■ What is being asked ■
Give back each line of the material that contains the word "kind".

*** Material for this exercise ***

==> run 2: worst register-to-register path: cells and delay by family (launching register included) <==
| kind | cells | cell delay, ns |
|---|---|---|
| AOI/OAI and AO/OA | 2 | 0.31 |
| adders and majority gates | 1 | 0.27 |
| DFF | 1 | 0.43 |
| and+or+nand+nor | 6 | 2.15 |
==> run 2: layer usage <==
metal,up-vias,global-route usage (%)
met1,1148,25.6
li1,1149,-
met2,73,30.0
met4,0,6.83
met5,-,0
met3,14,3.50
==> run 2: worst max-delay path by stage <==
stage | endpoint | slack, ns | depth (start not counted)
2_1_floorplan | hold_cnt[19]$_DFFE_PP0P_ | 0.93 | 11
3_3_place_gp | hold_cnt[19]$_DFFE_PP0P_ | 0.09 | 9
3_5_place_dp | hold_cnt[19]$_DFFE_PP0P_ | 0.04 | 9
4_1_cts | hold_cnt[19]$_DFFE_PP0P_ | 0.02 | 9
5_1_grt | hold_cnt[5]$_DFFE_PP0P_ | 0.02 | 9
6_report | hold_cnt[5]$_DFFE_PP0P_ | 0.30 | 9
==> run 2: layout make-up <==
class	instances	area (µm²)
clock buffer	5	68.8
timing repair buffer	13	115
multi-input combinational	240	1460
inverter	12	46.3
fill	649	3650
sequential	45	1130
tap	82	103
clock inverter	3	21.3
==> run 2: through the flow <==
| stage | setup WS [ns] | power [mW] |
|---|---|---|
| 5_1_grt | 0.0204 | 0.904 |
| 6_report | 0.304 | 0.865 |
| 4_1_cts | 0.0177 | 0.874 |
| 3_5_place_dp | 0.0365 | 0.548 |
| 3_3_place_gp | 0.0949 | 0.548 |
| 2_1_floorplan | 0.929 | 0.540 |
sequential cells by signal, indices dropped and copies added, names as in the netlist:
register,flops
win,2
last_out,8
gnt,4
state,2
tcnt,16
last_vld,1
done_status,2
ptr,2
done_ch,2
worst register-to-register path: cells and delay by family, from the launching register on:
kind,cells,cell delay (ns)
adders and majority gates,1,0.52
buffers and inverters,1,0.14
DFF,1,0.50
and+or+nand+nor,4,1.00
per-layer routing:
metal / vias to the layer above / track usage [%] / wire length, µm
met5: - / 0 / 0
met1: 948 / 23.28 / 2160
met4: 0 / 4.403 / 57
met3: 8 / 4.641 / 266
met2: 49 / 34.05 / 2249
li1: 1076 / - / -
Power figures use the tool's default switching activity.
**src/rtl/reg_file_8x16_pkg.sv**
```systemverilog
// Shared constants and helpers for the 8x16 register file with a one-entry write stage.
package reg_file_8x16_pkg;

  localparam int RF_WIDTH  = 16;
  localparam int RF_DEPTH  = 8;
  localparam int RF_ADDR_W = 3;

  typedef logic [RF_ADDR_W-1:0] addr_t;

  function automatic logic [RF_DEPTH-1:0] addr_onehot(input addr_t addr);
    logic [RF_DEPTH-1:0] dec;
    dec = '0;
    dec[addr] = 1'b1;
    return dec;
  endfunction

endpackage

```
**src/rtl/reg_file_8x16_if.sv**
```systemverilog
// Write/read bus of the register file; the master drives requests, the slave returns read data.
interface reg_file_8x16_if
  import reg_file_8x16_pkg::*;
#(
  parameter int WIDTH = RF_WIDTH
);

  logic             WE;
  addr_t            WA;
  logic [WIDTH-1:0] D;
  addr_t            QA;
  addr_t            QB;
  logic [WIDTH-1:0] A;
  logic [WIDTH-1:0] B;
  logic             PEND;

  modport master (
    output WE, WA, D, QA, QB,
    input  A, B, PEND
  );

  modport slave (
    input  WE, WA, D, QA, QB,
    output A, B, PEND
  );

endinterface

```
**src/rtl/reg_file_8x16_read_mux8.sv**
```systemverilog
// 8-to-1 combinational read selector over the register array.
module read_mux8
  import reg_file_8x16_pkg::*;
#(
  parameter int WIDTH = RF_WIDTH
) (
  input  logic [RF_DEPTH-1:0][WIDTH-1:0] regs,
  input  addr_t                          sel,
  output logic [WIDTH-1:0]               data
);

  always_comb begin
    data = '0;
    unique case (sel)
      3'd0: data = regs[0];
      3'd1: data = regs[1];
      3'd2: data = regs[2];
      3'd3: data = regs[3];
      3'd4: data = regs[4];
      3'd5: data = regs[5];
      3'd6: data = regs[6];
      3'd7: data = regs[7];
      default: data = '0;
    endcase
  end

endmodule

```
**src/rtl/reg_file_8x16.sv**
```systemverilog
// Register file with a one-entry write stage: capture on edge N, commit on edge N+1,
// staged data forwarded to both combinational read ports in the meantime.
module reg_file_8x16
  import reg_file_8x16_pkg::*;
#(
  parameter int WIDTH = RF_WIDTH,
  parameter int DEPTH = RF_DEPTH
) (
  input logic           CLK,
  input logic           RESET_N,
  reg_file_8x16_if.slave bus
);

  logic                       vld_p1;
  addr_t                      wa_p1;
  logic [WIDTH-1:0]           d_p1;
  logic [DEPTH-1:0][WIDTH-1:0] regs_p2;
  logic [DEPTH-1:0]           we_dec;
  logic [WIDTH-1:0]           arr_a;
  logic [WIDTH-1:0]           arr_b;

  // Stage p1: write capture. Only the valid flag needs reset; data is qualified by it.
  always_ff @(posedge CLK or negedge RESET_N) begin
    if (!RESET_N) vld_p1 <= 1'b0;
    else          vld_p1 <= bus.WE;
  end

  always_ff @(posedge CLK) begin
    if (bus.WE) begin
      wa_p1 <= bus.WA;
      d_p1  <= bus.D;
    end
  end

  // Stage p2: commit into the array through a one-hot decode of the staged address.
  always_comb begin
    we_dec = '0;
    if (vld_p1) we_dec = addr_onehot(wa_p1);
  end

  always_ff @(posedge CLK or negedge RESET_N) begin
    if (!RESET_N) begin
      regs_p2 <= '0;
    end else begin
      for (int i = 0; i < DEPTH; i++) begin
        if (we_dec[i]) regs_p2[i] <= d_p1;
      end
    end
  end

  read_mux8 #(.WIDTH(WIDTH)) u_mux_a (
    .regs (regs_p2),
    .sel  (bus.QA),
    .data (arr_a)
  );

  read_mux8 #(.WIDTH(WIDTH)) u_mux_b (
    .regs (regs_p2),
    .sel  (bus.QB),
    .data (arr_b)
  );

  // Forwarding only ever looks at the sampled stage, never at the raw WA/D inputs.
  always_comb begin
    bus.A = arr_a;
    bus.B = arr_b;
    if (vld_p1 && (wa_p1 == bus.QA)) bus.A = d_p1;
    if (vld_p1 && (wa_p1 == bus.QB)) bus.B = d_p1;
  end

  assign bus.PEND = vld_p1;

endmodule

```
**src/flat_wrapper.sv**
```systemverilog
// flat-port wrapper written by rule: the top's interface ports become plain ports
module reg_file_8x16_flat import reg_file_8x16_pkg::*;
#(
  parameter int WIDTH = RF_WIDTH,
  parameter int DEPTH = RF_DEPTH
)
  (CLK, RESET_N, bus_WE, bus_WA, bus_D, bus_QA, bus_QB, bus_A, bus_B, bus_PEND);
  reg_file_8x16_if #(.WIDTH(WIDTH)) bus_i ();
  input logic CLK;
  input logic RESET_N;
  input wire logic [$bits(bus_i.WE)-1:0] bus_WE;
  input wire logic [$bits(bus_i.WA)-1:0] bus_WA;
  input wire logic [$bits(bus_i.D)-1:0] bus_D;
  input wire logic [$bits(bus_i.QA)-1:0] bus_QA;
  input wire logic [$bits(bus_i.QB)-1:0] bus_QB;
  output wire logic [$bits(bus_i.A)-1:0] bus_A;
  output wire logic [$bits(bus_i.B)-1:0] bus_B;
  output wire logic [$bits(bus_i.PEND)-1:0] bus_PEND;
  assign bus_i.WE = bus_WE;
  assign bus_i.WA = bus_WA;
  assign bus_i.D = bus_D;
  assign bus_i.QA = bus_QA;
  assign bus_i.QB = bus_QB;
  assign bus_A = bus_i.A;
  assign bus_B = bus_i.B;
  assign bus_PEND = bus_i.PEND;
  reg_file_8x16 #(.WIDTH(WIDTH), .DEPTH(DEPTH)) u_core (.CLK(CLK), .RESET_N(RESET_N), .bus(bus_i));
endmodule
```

*** End of Material for this exercise ***

■ Output of the task ■
| kind | cells | cell delay, ns |
kind,cells,cell delay (ns)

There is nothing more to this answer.